(Stored data entries)
= = = =

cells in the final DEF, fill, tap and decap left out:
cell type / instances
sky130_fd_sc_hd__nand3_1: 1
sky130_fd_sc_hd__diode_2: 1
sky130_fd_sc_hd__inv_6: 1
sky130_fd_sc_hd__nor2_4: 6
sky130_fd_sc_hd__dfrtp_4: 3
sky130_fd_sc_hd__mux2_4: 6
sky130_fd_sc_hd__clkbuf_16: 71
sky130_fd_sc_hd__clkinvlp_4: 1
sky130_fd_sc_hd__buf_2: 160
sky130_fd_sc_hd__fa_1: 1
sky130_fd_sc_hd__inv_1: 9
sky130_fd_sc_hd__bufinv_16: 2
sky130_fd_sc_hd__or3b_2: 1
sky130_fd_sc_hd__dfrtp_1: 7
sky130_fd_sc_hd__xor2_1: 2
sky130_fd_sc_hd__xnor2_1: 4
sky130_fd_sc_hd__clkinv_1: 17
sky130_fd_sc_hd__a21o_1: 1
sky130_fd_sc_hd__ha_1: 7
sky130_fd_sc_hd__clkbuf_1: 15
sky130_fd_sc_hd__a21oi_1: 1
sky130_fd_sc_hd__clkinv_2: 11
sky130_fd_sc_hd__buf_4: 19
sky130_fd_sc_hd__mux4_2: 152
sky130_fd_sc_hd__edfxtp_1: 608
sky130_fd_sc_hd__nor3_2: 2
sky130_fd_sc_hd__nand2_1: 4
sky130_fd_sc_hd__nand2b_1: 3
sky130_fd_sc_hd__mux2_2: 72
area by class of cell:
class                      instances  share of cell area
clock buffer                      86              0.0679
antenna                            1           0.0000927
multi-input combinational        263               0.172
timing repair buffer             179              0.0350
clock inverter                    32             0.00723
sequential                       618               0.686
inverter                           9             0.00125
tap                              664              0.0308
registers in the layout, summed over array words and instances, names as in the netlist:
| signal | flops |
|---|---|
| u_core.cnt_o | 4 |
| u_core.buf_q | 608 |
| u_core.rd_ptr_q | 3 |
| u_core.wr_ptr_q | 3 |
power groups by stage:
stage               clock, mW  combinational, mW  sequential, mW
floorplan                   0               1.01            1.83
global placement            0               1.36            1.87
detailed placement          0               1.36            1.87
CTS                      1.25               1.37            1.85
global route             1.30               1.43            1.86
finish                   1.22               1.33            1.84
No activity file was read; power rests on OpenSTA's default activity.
File: src/rtl/cspmv_mac.sv
// ----------------------------------------------------------------------------
// cspmv_mac
// Multiply, saturating accumulate, diagonal capture and row result format.
// ----------------------------------------------------------------------------
module cspmv_mac (
  input  logic                                clk_i,
  input  logic                                rst_ni,
  input  logic                                start_i,
  input  logic                                nz_i,
  input  logic [cspmv_pkg::IDX_W-1:0]         index_i,
  input  logic signed [cspmv_pkg::VAL_W-1:0]  value_i,
  input  logic                                last_i,
  input  logic signed [cspmv_pkg::VAL_W-1:0]  vec_rdata_i,
  input  logic [cspmv_pkg::SIZE_W-1:0]        eff_size_i,
  output cspmv_pkg::cspmv_pipe_stat_t         stat_o,
  output logic                                push_o,
  output cspmv_pkg::cspmv_res_t               push_data_o
);
  import cspmv_pkg::*;

  localparam logic signed [ACC_W-1:0] ACC_MAX = {1'b0, {(ACC_W-1){1'b1}}};
  localparam logic signed [ACC_W-1:0] ACC_MIN = {1'b1, {(ACC_W-1){1'b0}}};
  localparam logic signed [VAL_W-1:0] RES_MAX = {1'b0, {(VAL_W-1){1'b1}}};
  localparam logic signed [VAL_W-1:0] RES_MIN = {1'b1, {(VAL_W-1){1'b0}}};

  // stage 1: vector read in flight
  logic                    s1_v_q;
  logic                    s1_nz_q;
  logic [IDX_W-1:0]        s1_idx_q;
  logic signed [VAL_W-1:0] s1_val_q;
  logic                    s1_last_q;

  // stage 2: product
  logic                    s2_v_q;
  logic                    s2_nz_q;
  logic [IDX_W-1:0]        s2_idx_q;
  logic signed [VAL_W-1:0] s2_val_q;
  logic                    s2_last_q;
  logic signed [ACC_W-1:0] s2_prod_q;

  // row state
  logic signed [ACC_W-1:0] acc_q, acc_d;
  logic signed [VAL_W-1:0] hold_q, hold_d;
  logic                    seen_q, seen_d;
  logic [IDX_W-1:0]        row_q, row_d;
  logic                    err_q, err_d;

  // finished row record
  logic                    rec_v_q;
  logic signed [ACC_W-1:0] rec_acc_q;
  logic signed [VAL_W-1:0] rec_diag_q;
  logic                    rec_last_q;
  logic                    rec_err_q;
  logic [IDX_W-1:0]        rec_row_q;

  logic                    in_rng;
  logic                    use_nz;
  logic signed [ACC_W-1:0] sum;
  logic                    ovf;
  logic signed [ACC_W-1:0] acc_new;
  logic                    take_diag;
  logic signed [VAL_W-1:0] diag_new;
  logic                    seen_new;
  logic                    err_new;
  logic                    row_end;
  logic                    last_row;
  logic [ACC_W-17:0]       shifted;
  logic signed [VAL_W-1:0] res_val;

  always_ff @(posedge clk_i or negedge rst_ni) begin
    if (!rst_ni) begin
      s1_v_q  <= 1'b0;
      s2_v_q  <= 1'b0;
      rec_v_q <= 1'b0;
      acc_q   <= '0;
      hold_q  <= '0;
      seen_q  <= 1'b0;
      row_q   <= '0;
      err_q   <= 1'b0;
    end else begin
      s1_v_q  <= start_i;
      s2_v_q  <= s1_v_q;
      rec_v_q <= row_end;
      acc_q   <= acc_d;
      hold_q  <= hold_d;
      seen_q  <= seen_d;
      row_q   <= row_d;
      err_q   <= err_d;
    end
  end

  always_ff @(posedge clk_i) begin
    s1_nz_q    <= nz_i;
    s1_idx_q   <= index_i;
    s1_val_q   <= value_i;
    s1_last_q  <= last_i;
    s2_nz_q    <= s1_nz_q;
    s2_idx_q   <= s1_idx_q;
    s2_val_q   <= s1_val_q;
    s2_last_q  <= s1_last_q;
    s2_prod_q  <= s1_val_q * vec_rdata_i;
    rec_acc_q  <= acc_new;
    rec_diag_q <= seen_new ? diag_new : '0;
    rec_last_q <= last_row;
    rec_err_q  <= err_new;
    rec_row_q  <= row_q;
  end

  always_comb begin
    in_rng    = {1'b0, s2_idx_q} < eff_size_i;
    use_nz    = s2_v_q && s2_nz_q && in_rng;
    sum       = acc_q + s2_prod_q;
    ovf       = (acc_q[ACC_W-1] == s2_prod_q[ACC_W-1]) && (sum[ACC_W-1] != acc_q[ACC_W-1]);
    acc_new   = acc_q;
    if (use_nz) begin
      acc_new = ovf ? (acc_q[ACC_W-1] ? ACC_MIN : ACC_MAX) : sum;
    end
    take_diag = use_nz && (s2_idx_q == row_q) && !seen_q;
    diag_new  = take_diag ? s2_val_q : hold_q;
    seen_new  = seen_q | take_diag;
    err_new   = err_q | (s2_v_q && s2_nz_q && !in_rng);
    row_end   = s2_v_q && (!s2_nz_q || s2_last_q);
    last_row  = {1'b0, row_q} >= (eff_size_i - SIZE_W'(1));

    if (row_end) begin
      acc_d  = '0;
      hold_d = '0;
      seen_d = 1'b0;
      err_d  = 1'b0;
      row_d  = last_row ? '0 : row_q + IDX_W'(1);
    end else begin
      acc_d  = acc_new;
      hold_d = diag_new;
      seen_d = seen_new;
      err_d  = err_new;
      row_d  = row_q;
    end
  end

  // floor shift by 16, saturate to 32 bits
  always_comb begin
    shifted = rec_acc_q[ACC_W-1:16];
    if (&shifted[ACC_W-17:VAL_W-1] || ~|shifted[ACC_W-17:VAL_W-1]) begin
      res_val = shifted[VAL_W-1:0];
    end else begin
      res_val = shifted[ACC_W-17] ? RES_MIN : RES_MAX;
    end
  end

  assign push_o                  = rec_v_q;
  assign push_data_o.row_index   = rec_row_q;
  assign push_data_o.row_result  = res_val;
  assign push_data_o.diag_value  = rec_diag_q;
  assign push_data_o.last_row    = rec_last_q;
  assign push_data_o.index_error = rec_err_q;

  assign stat_o.s1_v  = s1_v_q;
  assign stat_o.s2_v  = s2_v_q;
  assign stat_o.rec_v = rec_v_q;

endmodule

= = = =

=== What is expected ===
Among the entries above, locate the lines containing "sky130_fd_sc_hd__xnor2_1: 4" and "of cell area", and transcribe exactly those two lines and all lines between.

=== Final answer ===
sky130_fd_sc_hd__xnor2_1: 4
sky130_fd_sc_hd__clkinv_1: 17
sky130_fd_sc_hd__a21o_1: 1
sky130_fd_sc_hd__ha_1: 7
sky130_fd_sc_hd__clkbuf_1: 15
sky130_fd_sc_hd__a21oi_1: 1
sky130_fd_sc_hd__clkinv_2: 11
sky130_fd_sc_hd__buf_4: 19
sky130_fd_sc_hd__mux4_2: 152
sky130_fd_sc_hd__edfxtp_1: 608
sky130_fd_sc_hd__nor3_2: 2
sky130_fd_sc_hd__nand2_1: 4
sky130_fd_sc_hd__nand2b_1: 3
sky130_fd_sc_hd__mux2_2: 72
area by class of cell:
class                      instances  share of cell area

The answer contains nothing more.